* **About this task**:
The response should be the lines of the data, starting at the first and ending at the one that contains "[run 2: repair_timing]", copied without change.

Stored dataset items
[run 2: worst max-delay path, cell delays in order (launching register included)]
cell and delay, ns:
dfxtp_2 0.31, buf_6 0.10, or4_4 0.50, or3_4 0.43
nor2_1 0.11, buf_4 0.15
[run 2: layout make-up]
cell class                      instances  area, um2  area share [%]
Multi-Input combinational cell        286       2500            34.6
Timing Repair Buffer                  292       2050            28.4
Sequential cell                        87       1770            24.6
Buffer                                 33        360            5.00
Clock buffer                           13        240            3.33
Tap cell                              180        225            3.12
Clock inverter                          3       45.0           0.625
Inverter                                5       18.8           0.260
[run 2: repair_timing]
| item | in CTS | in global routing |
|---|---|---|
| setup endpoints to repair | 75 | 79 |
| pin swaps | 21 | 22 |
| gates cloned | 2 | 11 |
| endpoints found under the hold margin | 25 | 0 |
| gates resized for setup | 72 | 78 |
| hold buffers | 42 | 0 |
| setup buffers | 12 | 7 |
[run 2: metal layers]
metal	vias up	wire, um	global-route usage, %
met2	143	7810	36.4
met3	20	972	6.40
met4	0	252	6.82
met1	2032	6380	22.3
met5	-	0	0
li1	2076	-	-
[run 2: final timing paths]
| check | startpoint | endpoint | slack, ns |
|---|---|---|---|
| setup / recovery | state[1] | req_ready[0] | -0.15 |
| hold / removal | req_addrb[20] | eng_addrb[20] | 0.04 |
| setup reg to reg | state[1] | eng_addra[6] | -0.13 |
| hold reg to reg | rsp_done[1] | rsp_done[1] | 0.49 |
--- src/rtl/fpu_sig_pkg.sv ---
// rtl/fpu_sig_pkg.sv - shared types and constants for the FPU result signature block
package fpu_sig_pkg;

    typedef enum logic [1:0] {
        IDLE = 2'd0,
        RUN  = 2'd1,
        DONE = 2'd2
    } state_e;

    localparam logic [31:0] MISR_POLY = 32'h04C1_1DB7;
    localparam logic [31:0] MISR_SEED = 32'hFFFF_FFFF;

    // One MISR step: CRC-32 style shift with the result folded in afterwards.
    function automatic logic [31:0] misr_next(input logic [31:0] sig, input logic [31:0] data);
        logic [31:0] shifted;
        shifted = {sig[30:0], 1'b0} ^ (sig[31] ? MISR_POLY : 32'h0000_0000);
        return shifted ^ data;
    endfunction

endpackage
## src/rtl/seg_scan_driver.sv

```systemverilog
// Four-digit 7-segment scan driver fed by the memory-mapped `digi` register.
// Optional build macro SEGSCAN_BCD_DECODE_EN: store hex-decoded patterns instead of raw segments.
module seg_scan_driver #(
  parameter int unsigned ON_CYC    = 100000,
  parameter int unsigned BLANK_CYC = 1000,
  parameter int unsigned CNT_W     = 17
) (
  input  logic        clk,
  input  logic        reset,
  input  logic [11:0] digi,
  output logic [3:0]  an,
  output logic [7:0]  seg,
  output logic        frame_tick
);

  localparam int unsigned DIGITS = 4;
  localparam logic [CNT_W-1:0] ON_LAST    = CNT_W'(ON_CYC - 1);
  localparam logic [CNT_W-1:0] BLANK_LAST = CNT_W'(BLANK_CYC - 1);

  typedef enum logic {
    ST_BLANK = 1'b0,
    ST_ON    = 1'b1
  } state_t;

  state_t           state_q, state_d;
  logic [1:0]       idx_q, idx_d;
  logic [CNT_W-1:0] cnt_q, cnt_d;
  logic [11:0]      digi_q;
  logic [7:0]       fb_q [DIGITS];
  logic [7:0]       cap_byte;
  logic             cap_en;

`ifdef SEGSCAN_BCD_DECODE_EN
  function automatic logic [6:0] hex_to_seg(input logic [3:0] h);
    case (h)
      4'h0: hex_to_seg = 7'h3F;
      4'h1: hex_to_seg = 7'h06;
      4'h2: hex_to_seg = 7'h5B;
      4'h3: hex_to_seg = 7'h4F;
      4'h4: hex_to_seg = 7'h66;
      4'h5: hex_to_seg = 7'h6D;
      4'h6: hex_to_seg = 7'h7D;
      4'h7: hex_to_seg = 7'h07;
      4'h8: hex_to_seg = 7'h7F;
      4'h9: hex_to_seg = 7'h6F;
      4'hA: hex_to_seg = 7'h77;
      4'hB: hex_to_seg = 7'h7C;
      4'hC: hex_to_seg = 7'h39;
      4'hD: hex_to_seg = 7'h5E;
      4'hE: hex_to_seg = 7'h79;
      default: hex_to_seg = 7'h71;
    endcase
  endfunction

  // Bits [6:4] of the byte carry no meaning in the decoded format.
  logic unused_bits;
  assign unused_bits = ^digi[6:4];
  assign cap_byte    = {digi[7], hex_to_seg(digi[3:0])};
`else
  assign cap_byte = digi[7:0];
`endif

  // A write is a change of the register value; holding it does nothing.
  assign cap_en = (digi != digi_q);

  // Frame buffer capture.
  always_ff @(posedge clk or negedge reset) begin
    if (!reset) begin
      digi_q <= 12'h001;
      for (int k = 0; k < DIGITS; k++) fb_q[k] <= 8'h00;
    end else begin
      digi_q <= digi;
      for (int k = 0; k < DIGITS; k++) begin
        if (cap_en && digi[8+k]) fb_q[k] <= cap_byte;
      end
    end
  end

  // Scan state register.
  always_ff @(posedge clk or negedge reset) begin
    if (!reset) begin
      state_q <= ST_BLANK;
      idx_q   <= 2'd0;
      cnt_q   <= '0;
    end else begin
      state_q <= state_d;
      idx_q   <= idx_d;
      cnt_q   <= cnt_d;
    end
  end

  // Next-state and drive decode from registered state only.
  always_comb begin
    state_d    = state_q;
    idx_d      = idx_q;
    cnt_d      = cnt_q + CNT_W'(1);
    an         = 4'hF;
    seg        = 8'hFF;
    frame_tick = 1'b0;
    case (state_q)
      ST_BLANK: begin
        if (cnt_q == BLANK_LAST) begin
          state_d = ST_ON;
          cnt_d   = '0;
        end
      end
      ST_ON: begin
        an  = ~(4'(4'b0001 << idx_q));
        seg = ~fb_q[idx_q];
        if (cnt_q == ON_LAST) begin
          state_d    = ST_BLANK;
          cnt_d      = '0;
          idx_d      = idx_q + 2'd1;
          frame_tick = (idx_q == 2'd3);
        end
      end
      default: begin
        state_d = ST_BLANK;
        cnt_d   = '0;
      end
    endcase
  end

endmodule

```
### config.mk
export PLATFORM = sky130hd
export DESIGN_NAME = sdram_arbiter
export DESIGN_NICKNAME = d
export VERILOG_FILES = /design/src/rtl/sdram_arbiter_pkg.sv /design/src/rtl/sdram_arbiter_refresh_timer.sv /design/src/rtl/sdram_arbiter.sv
export SDC_FILE = /design/constraint.sdc
export NUM_CORES = 1
export LEC_CHECK = 0
export ABC_AREA = 1
export CAP_MARGIN = 20
export CORE_AREA = 2 2 110 112
export DETAILED_ROUTE_END_ITERATION = 8
export DIE_AREA = 0 0 112 114
export HOLD_SLACK_MARGIN = 0.15
export MAX_ROUTING_LAYER = met4
export PLACE_DENSITY = 0.65
export SETUP_SLACK_MARGIN = 0.15
export SYNTH_ARGS = -nofsm -noshare
export SYNTH_HDL_FRONTEND = slang
export SYNTH_HIERARCHICAL = 1
export SYNTH_SLANG_ARGS = --single-unit
### constraint.sdc
create_clock -name clk -period 2.4 [get_ports clk]
set_clock_uncertainty 0.1 [all_clocks]
set_input_delay 0.72 -clock clk [delete_from_list [all_inputs] [get_ports clk]]
set_output_delay 0.72 -clock clk [all_outputs]
set_load 0.05 [all_outputs]
### src/rtl/sdram_arbiter_pkg.sv
`default_nettype none
// +-----------------------------------------------------------------------+
// | sdram_arbiter_pkg : shared types and SDRC field widths for the arbiter |
// | rev 1.0                                                               |
// +-----------------------------------------------------------------------+
package sdram_arbiter_pkg;

  typedef enum logic [1:0] {
    ST_IDLE         = 2'd0,
    ST_GRANTED      = 2'd1,
    ST_REFRESH      = 2'd2,
    ST_REFRESH_WAIT = 2'd3
  } arb_state_e;

  localparam int SDRC_ADDR_W = 21;
  localparam int SDRC_DATA_W = 32;
  localparam int SDRC_DQM_W  = 4;
  localparam int SDRC_LEN_W  = 8;
  localparam int SDRC_CMD_W  = 3;

  localparam logic [SDRC_CMD_W-1:0] REFRESH_CMD = 3'b001;

endpackage
`default_nettype wire

### src/rtl/sdram_arbiter_refresh_timer.sv
`default_nettype none
// +-----------------------------------------------------------------------+
// | refresh_timer : auto-refresh interval counter with pending/overrun    |
// | rev 1.0                                                               |
// +-----------------------------------------------------------------------+
module refresh_timer
  import sdram_arbiter_pkg::*;
#(
  parameter int INTERVAL_CYCLES = 800
) (
  input  logic clk,
  input  logic rst_n,
  input  logic init_done_i,
  input  logic issued_i,
  output logic pending_o,
  output logic overrun_o
);

  localparam int CW = (INTERVAL_CYCLES > 2) ? $clog2(INTERVAL_CYCLES) : 1;
  localparam logic [CW-1:0] c_reload = CW'(INTERVAL_CYCLES - 1);

  logic [CW-1:0] cnt_q, cnt_d;
  logic          pending_q, pending_d;
  logic          overrun_q, overrun_d;
  logic          w_expire;

  always_comb begin
    w_expire = init_done_i && (cnt_q == '0);

    cnt_d = cnt_q;
    if (init_done_i) begin
      cnt_d = w_expire ? c_reload : (cnt_q - 1'b1);
    end

    // An expiry landing on the issue cycle re-arms pending instead of overrunning.
    pending_d = pending_q;
    if (issued_i) pending_d = 1'b0;
    if (w_expire) pending_d = 1'b1;

    overrun_d = overrun_q | (w_expire & pending_q & ~issued_i);
  end

  always_ff @(posedge clk or negedge rst_n) begin
    if (!rst_n) begin
      cnt_q     <= c_reload;
      pending_q <= 1'b0;
      overrun_q <= 1'b0;
    end else begin
      cnt_q     <= cnt_d;
      pending_q <= pending_d;
      overrun_q <= overrun_d;
    end
  end

  assign pending_o = pending_q;
  assign overrun_o = overrun_q;

endmodule
`default_nettype wire

### src/rtl/sdram_arbiter.sv
`default_nettype none
// +-----------------------------------------------------------------------+
// | sdram_arbiter : round-robin share of one SDRC command port + refresh  |
// | rev 1.0                                                               |
// +-----------------------------------------------------------------------+
module sdram_arbiter
  import sdram_arbiter_pkg::*;
#(
  parameter int                    NUM_PORTS               = 2,
  parameter int                    REFRESH_INTERVAL_CYCLES = 800,
  parameter logic [SDRC_CMD_W-1:0] REFRESH_CMD_CODE        = REFRESH_CMD
) (
  input  logic                              clk,
  input  logic                              rst_n,

  input  logic [NUM_PORTS-1:0]              req_i,
  output logic [NUM_PORTS-1:0]              grant_o,
  input  logic [NUM_PORTS-1:0]              p_cmd_en_i,
  input  logic [NUM_PORTS*SDRC_CMD_W-1:0]   p_cmd_i,
  input  logic [NUM_PORTS*SDRC_ADDR_W-1:0]  p_addr_i,
  input  logic [NUM_PORTS*SDRC_DQM_W-1:0]   p_dqm_i,
  input  logic [NUM_PORTS*SDRC_DATA_W-1:0]  p_data_i,
  input  logic [NUM_PORTS*SDRC_LEN_W-1:0]   p_data_len_i,
  output logic [NUM_PORTS-1:0]              p_cmd_ack_o,
  output logic [SDRC_DATA_W-1:0]            p_data_out_o,
  output logic                              refresh_overrun_o,

  output logic                              I_sdrc_cmd_en,
  output logic [SDRC_CMD_W-1:0]             I_sdrc_cmd,
  output logic [SDRC_ADDR_W-1:0]            I_sdrc_addr,
  output logic [SDRC_DQM_W-1:0]             I_sdrc_dqm,
  output logic [SDRC_DATA_W-1:0]            I_sdrc_data,
  output logic [SDRC_LEN_W-1:0]             I_sdrc_data_len,

  input  logic [SDRC_DATA_W-1:0]            O_sdrc_data,
  input  logic                              O_sdrc_init_done,
  input  logic                              O_sdrc_cmd_ack
);

  localparam int PW = (NUM_PORTS > 1) ? $clog2(NUM_PORTS) : 1;
  localparam logic [NUM_PORTS-1:0] c_one = NUM_PORTS'(1);

  arb_state_e           state_q;
  logic [NUM_PORTS-1:0] grant_q;
  logic [PW-1:0]        ptr_q;
  logic                 outstanding_q;
  logic                 w_outstanding_d;

  logic                 w_pick_any;
  logic [PW-1:0]        w_pick_idx;
  logic                 w_fwd_en;
  logic                 w_release;
  logic                 w_ref_pending;
  logic                 w_ref_issued;

  logic [SDRC_CMD_W-1:0]  w_cmd  [NUM_PORTS];
  logic [SDRC_ADDR_W-1:0] w_addr [NUM_PORTS];
  logic [SDRC_DQM_W-1:0]  w_dqm  [NUM_PORTS];
  logic [SDRC_DATA_W-1:0] w_data [NUM_PORTS];
  logic [SDRC_LEN_W-1:0]  w_len  [NUM_PORTS];

  for (genvar gi = 0; gi < NUM_PORTS; gi++) begin : g_unpack
    assign w_cmd[gi]  = p_cmd_i[gi*SDRC_CMD_W +: SDRC_CMD_W];
    assign w_addr[gi] = p_addr_i[gi*SDRC_ADDR_W +: SDRC_ADDR_W];
    assign w_dqm[gi]  = p_dqm_i[gi*SDRC_DQM_W +: SDRC_DQM_W];
    assign w_data[gi] = p_data_i[gi*SDRC_DATA_W +: SDRC_DATA_W];
    assign w_len[gi]  = p_data_len_i[gi*SDRC_LEN_W +: SDRC_LEN_W];
  end

  refresh_timer #(
    .INTERVAL_CYCLES (REFRESH_INTERVAL_CYCLES)
  ) u_refresh_timer (
    .clk         (clk),
    .rst_n       (rst_n),
    .init_done_i (O_sdrc_init_done),
    .issued_i    (w_ref_issued),
    .pending_o   (w_ref_pending),
    .overrun_o   (refresh_overrun_o)
  );

  // Scan starts one past the last winner so every requester gets a turn.
  always_comb begin
    int            c;
    logic [PW-1:0] cand;
    c          = 0;
    cand       = '0;
    w_pick_any = 1'b0;
    w_pick_idx = ptr_q;
    for (int k = 1; k <= NUM_PORTS; k++) begin
      c = int'(ptr_q) + k;
      if (c >= NUM_PORTS) c = c - NUM_PORTS;
      cand = PW'(c);
      if (!w_pick_any && req_i[cand]) begin
        w_pick_any = 1'b1;
        w_pick_idx = cand;
      end
    end
  end

  assign w_ref_issued    = (state_q == ST_REFRESH);
  assign w_fwd_en        = (state_q == ST_GRANTED) && p_cmd_en_i[ptr_q];
  assign w_outstanding_d = (outstanding_q & ~O_sdrc_cmd_ack) | w_fwd_en;
  assign w_release       = ~req_i[ptr_q] & ~w_outstanding_d;

  always_ff @(posedge clk or negedge rst_n) begin
    if (!rst_n) begin
      state_q       <= ST_IDLE;
      grant_q       <= '0;
      ptr_q         <= PW'(NUM_PORTS - 1);
      outstanding_q <= 1'b0;
    end else begin
      case (state_q)
        ST_IDLE: begin
          outstanding_q <= 1'b0;
          if (O_sdrc_init_done) begin
            if (w_ref_pending) begin
              state_q <= ST_REFRESH;
            end else if (w_pick_any) begin
              state_q <= ST_GRANTED;
              grant_q <= c_one << w_pick_idx;
              ptr_q   <= w_pick_idx;
            end
          end
        end
        ST_GRANTED: begin
          outstanding_q <= w_outstanding_d;
          if (w_release) begin
            state_q       <= ST_IDLE;
            grant_q       <= '0;
            outstanding_q <= 1'b0;
          end
        end
        ST_REFRESH: begin
          state_q <= ST_REFRESH_WAIT;
        end
        ST_REFRESH_WAIT: begin
          if (O_sdrc_cmd_ack) state_q <= ST_IDLE;
        end
        default: begin
          state_q <= ST_IDLE;
          grant_q <= '0;
        end
      endcase
    end
  end

  always_comb begin
    I_sdrc_cmd_en   = 1'b0;
    I_sdrc_cmd      = '0;
    I_sdrc_addr     = '0;
    I_sdrc_dqm      = '0;
    I_sdrc_data     = '0;
    I_sdrc_data_len = '0;
    case (state_q)
      ST_GRANTED: begin
        I_sdrc_cmd_en   = p_cmd_en_i[ptr_q];
        I_sdrc_cmd      = w_cmd[ptr_q];
        I_sdrc_addr     = w_addr[ptr_q];
        I_sdrc_dqm      = w_dqm[ptr_q];
        I_sdrc_data     = w_data[ptr_q];
        I_sdrc_data_len = w_len[ptr_q];
      end
      ST_REFRESH: begin
        I_sdrc_cmd_en = 1'b1;
        I_sdrc_cmd    = REFRESH_CMD_CODE;
      end
      default: ;
    endcase
  end

  // Refresh acks arrive in REFRESH_WAIT and are deliberately not routed.
  assign p_cmd_ack_o  = ((state_q == ST_GRANTED) && O_sdrc_cmd_ack) ? grant_q : '0;
  assign grant_o      = grant_q;
  assign p_data_out_o = O_sdrc_data;

endmodule
`default_nettype wire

* **Finished exercise**:
[run 2: worst max-delay path, cell delays in order (launching register included)]
cell and delay, ns:
dfxtp_2 0.31, buf_6 0.10, or4_4 0.50, or3_4 0.43
nor2_1 0.11, buf_4 0.15
[run 2: layout make-up]
cell class                      instances  area, um2  area share [%]
Multi-Input combinational cell        286       2500            34.6
Timing Repair Buffer                  292       2050            28.4
Sequential cell                        87       1770            24.6
Buffer                                 33        360            5.00
Clock buffer                           13        240            3.33
Tap cell                              180        225            3.12
Clock inverter                          3       45.0           0.625
Inverter                                5       18.8           0.260
[run 2: repair_timing]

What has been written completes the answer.